Before launch, it helps to go through a short checklist:

  • make sure every chunk has a date, not just the file as a whole;
  • confirm that document type is set consistently;
  • compare results for fresh questions, archive requests, and mixed cases;
  • review the logs for each miss and understand which filter cut out the needed document;
  • agree on who can relax a filter manually and when.

Access is especially likely to break. An employee asks for a contract template, the needed document is in the database, but the access filter cuts it off too early. Then the system grabs a less suitable open file and answers confidently, but wrongly. That kind of miss is worse than an honest "I could not find it."

If you use a shared API gateway and keep audit logs, investigation becomes much easier. For example, in AI Router you can check not only the final answer, but also the path to it: which chunks entered search, which ones were removed, and where exactly recall dropped.

The last check is very simple: the team should know when a filter can be relaxed and when it cannot. Date can sometimes be widened. User access cannot.

What to do next

If you are just setting up metadata, do not try to cover every case right away. For the first pass, three fields are enough: date, document type, and user access. That is usually enough to remove old versions, avoid mixing policies with drafts, and avoid showing restricted material to people who should not see it.

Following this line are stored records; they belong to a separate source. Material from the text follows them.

What follows belongs to an exercise in optimizing a design on an open flow for small area; a production flow would make more cautious choices.
Function was checked by simulation only, so behaviour that the tests miss may differ from the original.
Power is estimated from default activity; no workload was simulated.

## run 1
==> flow/design.v (excerpt) <==
module eee_imgproc (
	input  logic                clk,
	input  logic                reset_n,
	input  logic [23:0]         sink_data,
	input  logic                sink_valid,
	output logic                sink_ready,
	input  logic                sink_sop,
	input  logic                sink_eop,
	output logic [23:0]         source_data,
	output logic                source_valid,
	input  logic                source_ready,
	output logic                source_sop,
	output logic                source_eop,
	input  logic                mode,              
	input  logic                s_chipselect,
	input  logic                s_read,
	input  logic                s_write,
	input  host_pkg::reg_addr_t s_address,
	output logic [31:0]         s_readdata,
	input  logic [31:0]         s_writedata
);
	logic        hv;           
	logic [23:0] hd;
	logic        hsop;
	logic        heop;
	logic        held_ready;
	logic        advance;
	assign held_ready = ~source_valid | source_ready;
	assign sink_ready = ~hv | held_ready;
	assign advance    = hv & held_ready;
	always_ff @(posedge clk) begin
		if (!reset_n) begin
			hv <= 1'b0;
		end else if (sink_ready) begin
			hv <= sink_valid;
		end
	end
	always_ff @(posedge clk) begin
		if (sink_valid & sink_ready) begin
			hd   <= sink_data;
			hsop <= sink_sop;
			heop <= sink_eop;
		end
	end
	logic       video;
	logic [9:0] x;
	logic [8:0] y;
	logic [9:0] xmin, xmax;    
	logic [8:0] ymin, ymax;    
	logic       hit;
	logic       bright;
	logic       pix;
	logic       pixel_hit;
	logic       frame_done;
	logic       x_lt, x_gt;
	logic       init;
	logic       box_pend;      
	logic       found;
	logic [9:0] bl, br;
	logic [8:0] bt, bb;
	assign bright     = hd[23] & hd[15] & hd[7];
	assign init       = advance & hsop;
	assign pix        = advance & ~hsop & video;
	assign pixel_hit  = pix & bright;
	assign frame_done = pix & heop;
	assign hit        = ~&ymin;
	assign x_lt       = x < xmin;
	assign x_gt       = x > xmax;
	always_ff @(posedge clk) begin
		if (!reset_n) begin
			video <= 1'b0;
		end else if (init) begin
			video <= (hd[3:0] == 4'h0);
		end
	end
	always_ff @(posedge clk) begin
		if (advance) begin
			if (hsop) begin
				x <= '0;
				y <= '0;
  ...
Size: ~1,300 cells after synthesis, ~430 flip-flops, about 130 I/O pins, roughly 18,000 sq um of cells after synthesis.
export LEC_CHECK = 0
export CAP_MARGIN = 5
export CORE_MARGIN = 2
export CORE_UTILIZATION = 65
export SLEW_MARGIN = 5
create_clock -name core_clock -period 5.0 [get_ports {clk}]
standard.sh (not shown) runs the stock make flow with config.mk's settings and CLKGATE_MAP_FILE= SYNTH_SCRIPT=/design/flow/synth_recipe.tcl, a recipe that flattens the netlist after the stock synthesis.
==> flow/flow/run.sh <==
#!/bin/bash
# Standard ORFS layout, with small port buffers and a clock tree without dummy loads.
set -euo pipefail
bash standard.sh synth > synth.log 2>&1
export BUFFER_PORTS_ARGS="-buffer_cell sky130_fd_sc_hd__buf_1"
export CTS_ARGS="-sink_clustering_enable -repair_clock_nets -dont_use_dummy_load -buf_list sky130_fd_sc_hd__clkbuf_4 -sink_clustering_size 12 -sink_clustering_max_diameter 40 -sink_buffer_max_cap_derate 0.05"
bash standard.sh finish > layout.log 2>&1
Run 1 reached the end of the flow, and the finished layout is clean on the timing, DRC and antenna checks.
The following lists how run 2 was set up differently from run 1:
- GPL_TIMING_DRIVEN: unset -> 0
- CORE_UTILIZATION: 65 -> 40
- CAP_MARGIN: 5 -> 20
- SLEW_MARGIN: 5 -> 20
==> flow/flow/run.sh <==
#!/bin/bash
# Standard ORFS layout, with small port buffers and a clock tree without dummy loads.
set -euo pipefail
bash standard.sh synth > synth.log 2>&1
export BUFFER_PORTS_ARGS="-buffer_cell sky130_fd_sc_hd__buf_1"
export CTS_ARGS="-sink_clustering_enable -repair_clock_nets -dont_use_dummy_load -buf_list sky130_fd_sc_hd__clkbuf_8 -sink_clustering_size 12 -sink_clustering_max_diameter 50 -sink_buffer_max_cap_derate 0.02"
bash standard.sh finish > layout.log 2>&1
--- outcome ---
Run 2 went all the way through the flow, and no timing, DRC or antenna check failed. Re synthesized-area fraction occupied by adder cells: no difference whatsoever between run 1 and run 2. From run 1 to run 2 the numbers moved as follows: synthesized cell count held, chip height higher. Comparing power density over the cells for run 2 and run 1, the smaller number came from run 1. Run 2 ends up with a routed length per instance that is 6.1% lower than in run 1. Delta(instance count on the critical path, run 2 - run 1) > 0.
Setup changes, run 2 to run 3
- CAP_MARGIN now 0, was 20
- SLEW_MARGIN now 0, was 20
- GPL_TIMING_DRIVEN no longer set, was 0
==> flow/flow/run.sh <==
#!/bin/bash
# Standard ORFS layout, with small port buffers and a clock tree without dummy loads.
set -euo pipefail
bash standard.sh synth > synth.log 2>&1
export BUFFER_PORTS_ARGS="-buffer_cell sky130_fd_sc_hd__buf_1"
export CTS_ARGS="-sink_clustering_enable -repair_clock_nets -dont_use_dummy_load -buf_list sky130_fd_sc_hd__clkbuf_8 -sink_clustering_size 16 -sink_clustering_max_diameter 60 -sink_buffer_max_cap_derate 0.03"
bash standard.sh finish > layout.log 2>&1
## What came out
- Delta (run 3 minus run 2): headroom to the max-slew limit now smaller, clock group share of total power went down by 2.3 points, reported net switching power lower.
- Run 2 vs run 3, cell with the biggest individual delay on the critical path: nor4_1 vs dfxtp_1
Modified inputs, run 4 compared to run 3
- SLEW_MARGIN now 5, was 0
- CAP_MARGIN now 5, was 0
- CORE_UTILIZATION now 65, was 40
Results
Die area: run 4 vs run 3 down 17,000 sq um
Combinational power came out lower on run 4 than on run 3.
Count of TritonRoute iterations in the first routing pass, run 3 and run 4, higher one = run 3.
Measured against run 3, the detail-routed via count per cell of run 4 comes out at 1.15 times the reference value.
Run 4 leaves more setup margin than run 3.
Required time of the critical path across run 3 and run 4: no real change.

========
The RTL this note starts from:
==> flow/design.v <==
package video_pkg;
	typedef struct packed {
		logic [7:0] red;
		logic [7:0] green;
		logic [7:0] blue;
	} pixel_t;
	typedef struct packed {
		pixel_t pixel;
		logic   sop;
		logic   eop;
	} video_beat_t;
	typedef logic [10:0] coord_t;
	typedef struct packed {
		logic   found;
		coord_t left;
		coord_t right;
		coord_t top;
		coord_t bottom;
	} box_t;
endpackage
package host_pkg;
	typedef logic [2:0] reg_addr_t;
	typedef logic [31:0] msg_word_t;
	typedef logic [4:0] fill_t;
endpackage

Then choose one narrow scenario and test the filters only there. For example, the assistant answers questions about vacations and business trips. This kind of test quickly shows where the filter helps and where it cuts recall and hides the needed fragment.

Do not look only at the final answer. First check the retrieval before generation. It is useful to compare search with and without a filter on the same set of questions:

  • how many relevant fragments the system found in both modes;
  • how often the fresh document ranked above the old one when that really mattered;
  • how many useful results disappeared because of document type;
  • whether there were cases where user access hid the only correct source.

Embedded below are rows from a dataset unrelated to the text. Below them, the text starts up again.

Source: an optimization exercise on an open RTL-to-GDS flow (aim: small area). Production flows keep margins and buffers that such runs may drop. In this exercise RTL edits were held to simulation tests only and were not proved equivalent to the original. Power and IR drop assume default switching activity. No driver is modelled on the clock port, so clocking that relies on it looks cheaper here than on a real chip.

==> flow/design.v (excerpt) <==
module glyph_rain_engine
#(
    parameter int NUM_COLS   = 80,
    parameter int NUM_ROWS   = 40,
    parameter int GLYPH_H    = 12,
    parameter int NUM_GLYPHS = 51
) (
    input  logic        clk,
    input  logic        reset,
    input  logic        frame_tick,
    input  logic        pause,
    input  logic [1:0]  palette_sel,
    input  logic        display_on,
    input  logic [10:0] hpos,
    input  logic [9:0]  vpos,
    output logic [5:0]  glyph_index,
    output logic [2:0]  glyph_x,
    output logic [3:0]  glyph_y,
    input  logic        glyph_pixel,
    output logic [5:0]  rgb,
    output logic        busy,
    output logic        overrun
);
    function automatic logic [5:0] palette_lookup(input logic [1:0] sel, input logic [2:0] idx);
        logic [5:0] c;
        case ({sel, idx})
            5'd0:  c = 6'h04; 5'd1:  c = 6'h04; 5'd2:  c = 6'h08; 5'd3:  c = 6'h08;
            5'd4:  c = 6'h0C; 5'd5:  c = 6'h0C; 5'd6:  c = 6'h1D; 5'd7:  c = 6'h2E;
            5'd8:  c = 6'h10; 5'd9:  c = 6'h10; 5'd10: c = 6'h20; 5'd11: c = 6'h24;
  ...
clock: 15.0 ns
lec_check: 0
abc_area: 1
cap_margin: 0
core_margin: 2
core_utilization: 65
place_density: 0.7
slew_margin: 0
standard.sh (not shown) runs the stock make flow with config.mk's settings and CLKGATE_MAP_FILE= SYNTH_SCRIPT=/design/flow/synth_recipe.tcl, a recipe that flattens the netlist after the stock synthesis.
==> flow/flow/run.sh <==
#!/bin/bash
# Layout flow: the standard flow (standard.sh, all ORFS steps) with:
#  - a copy of ORFS's scripts folder in which only abc_area.script is
#    replaced by flow/abc_area.script, an area-oriented ABC mapping script
#    (synthesis is otherwise the standard one: same Yosys passes, same
#    register mapping and names; only the combinational mapping differs);
#  - port buffers of the smallest buffer cell;
#  - clock tree synthesis without dummy loads.
set -euo pipefail
here=$(pwd)
rm -rf "$here/orfs_scripts"
cp -r "$FLOW_HOME/scripts" "$here/orfs_scripts"
cp "$here/flow/abc_area.script" "$here/orfs_scripts/abc_area.script"
bash "$here/standard.sh" \
  "SCRIPTS_DIR=$here/orfs_scripts" \
  ABC_AREA=1 \
  "BUFFER_PORTS_ARGS=-buffer_cell sky130_fd_sc_hd__buf_1" \
  "CTS_ARGS=-sink_clustering_enable -repair_clock_nets -dont_use_dummy_load -sink_clustering_size 28 -sink_clustering_max_diameter 100 -buf_list sky130_fd_sc_hd__clkbuf_16" \
  finish > "$here/standard_make.log" 2>&1
==> flow/flow/abc_area.script <==
&get -n
&st
&dch
&nf -R 1000 -F 8 -A 4 -C 32
&put
Next try:
--- a/flow/design.v
+++ b/flow/design.v
@@ -132,38 +132,37 @@
                 4'b0101: enc_hs = {head, 3'd0};
                 4'b1001: enc_hs = {head, 3'd1};
                 4'b1010: enc_hs = {head, 3'd2};
                 default: enc_hs = {head, 3'd3};
             endcase
         end
     endfunction
-    function automatic logic [W-1:0] col_update(input logic [W-1:0] cur, input logic [4:0] rnd, input logic en);
+    function automatic logic [W-1:0] col_update(input logic [W-1:0] cur, input logic [4:0] rnd);
         logic [5:0] h;
         logic [2:0] tr;
         logic [5:0] sd;
         logic [1:0] spd, rem;
         h  = dec_head(cur[17:12], cur[11:10]);
         {spd, rem} = dec_ss(cur[17:12], cur[11:9]);
         tr = cur[8:6];
         sd = cur[5:0];
-        if (!en) begin
-        end else if (rem == 2'd0) begin
+        if (rem == 2'd0) begin
             sd = (sd == 6'd50) ? 6'd0 : sd + 6'd1;
             if (h == 6'd43 + {3'b000, tr}) begin
                 h   = 6'd0;
                 spd = rnd[1:0];
                 tr  = rnd[4:2];
             end else begin
                 h   = h + 6'd1;
             end
             rem = spd;
         end else begin
             rem = rem - 2'd1;
         end
-        col_update = {en ? enc_hs(h, spd, rem) : cur[17:9], tr, sd};
+        col_update = {enc_hs(h, spd, rem), tr, sd};
     endfunction
     logic [6:0]  kn;         
     logic [6:0]  ph;         
     logic        pw;         
     logic        owe;        
     logic        fresh;      
     logic [15:0] lfsr;       
@@ -228,24 +227,25 @@
     );
     function automatic logic [W-1:0] col_reset(input logic [6:0] c);
         logic [6:0] h;
         h = (c >= 7'(NUM_ROWS)) ? c - 7'(NUM_ROWS) : c;
         col_reset = {h[5:0], 3'd0, 3'd0, 6'd0};
     endfunction
     assign phys_cur  = fresh ? col_reset(ph) : ring_head;
-    assign ring_tail = col_update(phys_cur, lfsr[4:0], pw);
+    assign ring_tail = pw ? col_update(phys_cur, lfsr[4:0]) : ring_head;
     logic [7:0]  q;
     logic [6:0]  row;
     logic [1:0]  r3;
     logic        cp_lt_ph, cp_lt_kn, pend, cfresh;
     logic [5:0]  ch;
     logic [2:0]  ctr;
     logic [5:0]  csd;
     logic        cz;
     logic [6:0]  pdist;
+    logic [6:0]  pdm1;
     logic        vis;
     always_comb begin
         logic [1:0] r;
         logic [2:0] t;
         q = vpos[9:2];
         r = 2'd0;
         row = '0;
@@ -303,15 +303,19 @@
             3'b110: c = 6'd39; default: c = 6'd40;
         endcase
         y = {1'b0, sum[5:0]} + {1'b0, c};
         if (y >= 7'd102)     gidx = 6'(y - 7'd102);
         else if (y >= 7'd51) gidx = 6'(y - 7'd51);
         else                 gidx = y[5:0];
     end
-    assign pdist = {1'b0, ch} - row + {6'd0, inc};
+    logic [6:0] rowm1, rowi;
+    assign rowm1 = row - 7'd1;
+    assign rowi  = inc ? rowm1 : row;
+    assign pdist = {1'b0, ch} - rowi;
+    assign pdm1  = pdist - 7'd1;
     assign vis     = display_on && (s1_col < 8'(NUM_COLS)) && (vpos < 10'(NUM_ROWS * GLYPH_H));
     logic [1:0] s2_cls;
     logic [2:0] s2_idx;
     always_ff @(posedge clk or posedge reset) begin
         if (reset) begin
             glyph_index <= '0;
             glyph_x     <= '0;
@@ -330,15 +334,15 @@
             else if (pdist <= 7'd4 + {4'b0000, ctr})
                 s2_cls <= 2'd2;
             else
                 s2_cls <= 2'd0;
         end
     end
     always_ff @(posedge clk) begin
-        s2_idx <= (pdist[6:3] != 4'd0) ? 3'd0 : 3'd0 - pdist[2:0];
+        s2_idx <= 3'd7 - ((pdm1 > 7'd7) ? 3'd7 : pdm1[2:0]);
     end
     always_ff @(posedge clk or posedge reset) begin
         if (reset)
             rgb <= '0;
         else if (!glyph_pixel)
             rgb <= '0;
         else if (s2_cls == 2'd1)
Effect: Routed wire length went up by 1.9%; sequential power hardly moves; clock skew is about the same; non-clock buffer count went down by 16; setup slack degrades by 550 ps; final cell count went up by 0.31%; hold slack degrades by 9.5 ps; total power went up by 5.8%; design area is about the same; via count went up by 1.2%.

[static timing again, ports no longer ideal]
No port has a modelled driver above. Below, the same layouts with a new extraction and two added sets of constraints.
Step 1: set_driving_cell puts a clkbuf_16 on clk and a buf_2 on each other input, an assumption about the parent block.
Step 2 moves the port delays by t, midway between the first and last clock arrival at a register: inputs arrive t later, outputs are due t later. That takes back most of the time a late clock gives input paths.
Three values: ideal, step 1, step 2; two values: the first two.
run | shift t [ns] | slack for setup (ns) | hold slack, ns | pins driven straight from the clock port
the first run | 0.695 | 1.335 / 1.375 / 0.680 | 0.303 / 0.303 / 0.303 | 1
the second run | 0.707 | 0.783 / 0.823 / 0.117 | 0.293 / 0.293 / 0.293 | 1
After both steps setup and hold are still met in every run listed. For the second run, which loses most, drivers alone change the setup slack by +0.040 ns; drivers and shift together by -0.666 ns.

When the basic setup is working, add simple evaluations. Track source freshness, permission errors, and misses in retrieval. If the answer sounds confident but retrieval did not bring the needed document, the problem is not the model. Usually the cause is a filter that is too strict or bad labels.

A good practice is to keep a short set of control questions, around 20-30. That is enough. After every change to the filters, run them again and see what got better and what broke. That way the team sees the real effect instead of arguing from gut feeling.

If you are comparing several models on the same question set, a single gateway like AI Router also saves time. You can send identical requests through one OpenAI-compatible endpoint, avoid rewriting the integration, and then review the audit logs for the same cases.

Start small, measure each step, and do not make the setup more complex too early. Three fields, one scenario, a short test set. For the first cycle, that is more than enough.